[Opening Exercise inputs section]
### src/verilog/z80_params.svh
/* z80 load slice: bus widths and start address. */
`ifndef Z80_PARAMS_SVH
`define Z80_PARAMS_SVH

// address bus width in bits.
`define Z80_ADDR_W 16

// data bus width in bits.
`define Z80_DATA_W 8

`define Z80_RESET_PC 0 // first fetch address.

`endif

### src/verilog/z80_regs_pkg.sv
/* z80 load slice: register codes and datapath widths. */
`include "z80_params.svh"

package z80_regs_pkg;

    typedef logic [`Z80_DATA_W-1:0] byte_t;
    typedef logic [`Z80_ADDR_W-1:0] addr_t;

    // register field as it appears in the ddd and sss opcode bits.
    typedef enum logic [2:0] {
        REG_B   = 3'd0,
        REG_C   = 3'd1,
        REG_D   = 3'd2,
        REG_E   = 3'd3,
        REG_H   = 3'd4,
        REG_L   = 3'd5,
        REG_MEM = 3'd6, // (hl) operand.
        REG_A   = 3'd7
    } reg_code_t;

endpackage

### src/verilog/z80_ctrl_pkg.sv
/* z80 load slice: T-state, machine-cycle and address-select types
   plus the opcode field codes the decoder looks for. */
package z80_ctrl_pkg;

    typedef enum logic [1:0] {
        T1 = 2'd0,
        T2 = 2'd1,
        T3 = 2'd2,
        T4 = 2'd3
    } t_state_t;

    // machine cycles of the load group.
    typedef enum logic [1:0] {
        M_FETCH  = 2'd0,
        M_MEM_RD = 2'd1,
        M_MEM_WR = 2'd2,
        M_HALT   = 2'd3
    } m_cycle_t;

    typedef enum logic {
        ADDR_PC = 1'b0,
        ADDR_HL = 1'b1
    } addr_sel_t;

    // x field, opcode bits 7:6.
    localparam logic [1:0] X_MISC = 2'b00;
    localparam logic [1:0] X_LD   = 2'b01;

    localparam logic [2:0] Z_LD_IMM = 3'b110; // ld r,n in the 00 group.

    // halt takes the slot of ld (hl),(hl).
    localparam logic [7:0] OP_HALT = 8'h76;

endpackage

### src/verilog/z80_ctrl_if.sv
/* z80 load slice: control strobes and datapath values shared by
   the decoder, the register file and the bus block. */
interface z80_ctrl_if import z80_regs_pkg::*, z80_ctrl_pkg::*; ();

    addr_sel_t addr_sel;
    logic      mem_rd;      // read request for the coming T-state.
    logic      mem_wr;      // write request for the coming T-state.
    logic      halt;
    logic      pc_inc;
    reg_code_t src_reg;
    reg_code_t dst_reg;
    logic      dst_load;
    logic      dst_from_bus;
    logic      opcode_load;
    byte_t     src_data;
    addr_t     hl;
    byte_t     bus_data;    // latched read byte.

    modport decode (
        output addr_sel, mem_rd, mem_wr, halt, pc_inc,
        output src_reg, dst_reg, dst_load, dst_from_bus, opcode_load,
        input  bus_data
    );

    modport exec (
        input  src_reg, dst_reg, dst_load, dst_from_bus, bus_data,
        output src_data, hl
    );

    modport bus (
        input  addr_sel, mem_rd, mem_wr, halt, pc_inc, src_data, hl,
        output bus_data
    );

endinterface

### src/verilog/z80_ld_decode.sv
/* z80 load slice T-state sequencer and load-group decoder with
   one-hot per-state strobes. */
module z80_ld_decode import z80_regs_pkg::*, z80_ctrl_pkg::*; (
    input  logic            clk,
    input  logic            rst_n,
    input  byte_t           rdata,
    z80_ctrl_if.decode      ctl
);

    t_state_t  t_st;
    t_state_t  t_nxt;
    m_cycle_t  m_cyc;
    m_cycle_t  m_nxt;
    byte_t     opcode;
    logic [1:0] op_x;
    reg_code_t op_y;
    reg_code_t op_z;
    logic [3:0] t_hot;
    logic      fetch_cyc;
    logic      rd_cyc;
    logic      wr_cyc;
    logic      is_halt;
    logic      is_ld_rr;
    logic      is_st_hl;
    logic      is_ld_hl;
    logic      is_ld_imm;

    assign op_x = opcode[7:6];
    assign op_y = reg_code_t'(opcode[5:3]);
    assign op_z = reg_code_t'(opcode[2:0]);

    assign is_halt   = (opcode == OP_HALT);
    assign is_ld_rr  = (op_x == X_LD) && (op_y != REG_MEM) && (op_z != REG_MEM);
    assign is_st_hl  = (op_x == X_LD) && (op_y == REG_MEM) && !is_halt;
    assign is_ld_hl  = (op_x == X_LD) && (op_z == REG_MEM) && !is_halt;
    assign is_ld_imm = (op_x == X_MISC) && (op_z == Z_LD_IMM) && (op_y != REG_MEM);

    always_comb begin
        m_nxt = m_cyc;
        t_nxt = t_st;
        case (m_cyc)
            M_FETCH: begin
                if (t_st == T4) begin
                    t_nxt = T1;
                    if (is_halt)
                        m_nxt = M_HALT;
                    else if (is_st_hl)
                        m_nxt = M_MEM_WR;
                    else if (is_ld_hl || is_ld_imm)
                        m_nxt = M_MEM_RD;
                    else
                        m_nxt = M_FETCH;
                end else begin
                    t_nxt = t_state_t'(t_st + 2'd1);
                end
            end
            M_MEM_RD, M_MEM_WR: begin
                if (t_st == T3) begin // memory cycles are three states.
                    m_nxt = M_FETCH;
                    t_nxt = T1;
                end else begin
                    t_nxt = t_state_t'(t_st + 2'd1);
                end
            end
            default: begin
                m_nxt = M_HALT; // parked until reset.
                t_nxt = T1;
            end
        endcase
    end

    // reset parks at the tail of a no-op so the first edge enters fetch T1.
    always_ff @(posedge clk) begin
        if (!rst_n) begin
            m_cyc  <= M_FETCH;
            t_st   <= T4;
            opcode <= '0;
        end else begin
            m_cyc <= m_nxt;
            t_st  <= t_nxt;
            if (ctl.opcode_load)
                opcode <= ctl.bus_data;
        end
    end

    // bus pins are registered, so requests look one state ahead.
    assign ctl.mem_rd = ((m_nxt == M_FETCH) || (m_nxt == M_MEM_RD)) && (t_nxt != T4);
    assign ctl.mem_wr = (m_nxt == M_MEM_WR) && (t_nxt == T2);
    assign ctl.halt   = (m_nxt == M_HALT);

    assign t_hot     = 4'b0001 << t_st;
    assign fetch_cyc = (m_cyc == M_FETCH);
    assign rd_cyc    = (m_cyc == M_MEM_RD);
    assign wr_cyc    = (m_cyc == M_MEM_WR);

    assign ctl.opcode_load  = fetch_cyc & t_hot[2];
    assign ctl.pc_inc       = (fetch_cyc & t_hot[2]) | (rd_cyc & t_hot[2] & is_ld_imm);
    assign ctl.dst_load     = (fetch_cyc & t_hot[3] & is_ld_rr) | (rd_cyc & t_hot[2]);
    assign ctl.dst_from_bus = rd_cyc;
    assign ctl.addr_sel     = (wr_cyc || (rd_cyc && is_ld_hl)) ? ADDR_HL : ADDR_PC;
    assign ctl.src_reg      = op_z;
    assign ctl.dst_reg      = op_y;

    // a write request never overlaps or directly follows a read request.
    a_rd_wr_excl: assert property (@(posedge clk) disable iff (!rst_n)
        ctl.mem_wr |-> (!ctl.mem_rd && !$past(ctl.mem_rd)))
        else $error("write requested during or right after a read");

    // the read latch must still hold the byte at the fetch address.
    a_opcode_stable: assert property (@(posedge clk) disable iff (!rst_n)
        ctl.opcode_load |-> (ctl.bus_data == rdata))
        else $error("opcode latch disagrees with memory");

endmodule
[Closing Exercise inputs section]
*Problem requirements*.
Lines that contain "coming" should be pulled from the entries above and reported.

*Response to this exercise*.
    logic      mem_rd;      // read request for the coming T-state.
    logic      mem_wr;      // write request for the coming T-state.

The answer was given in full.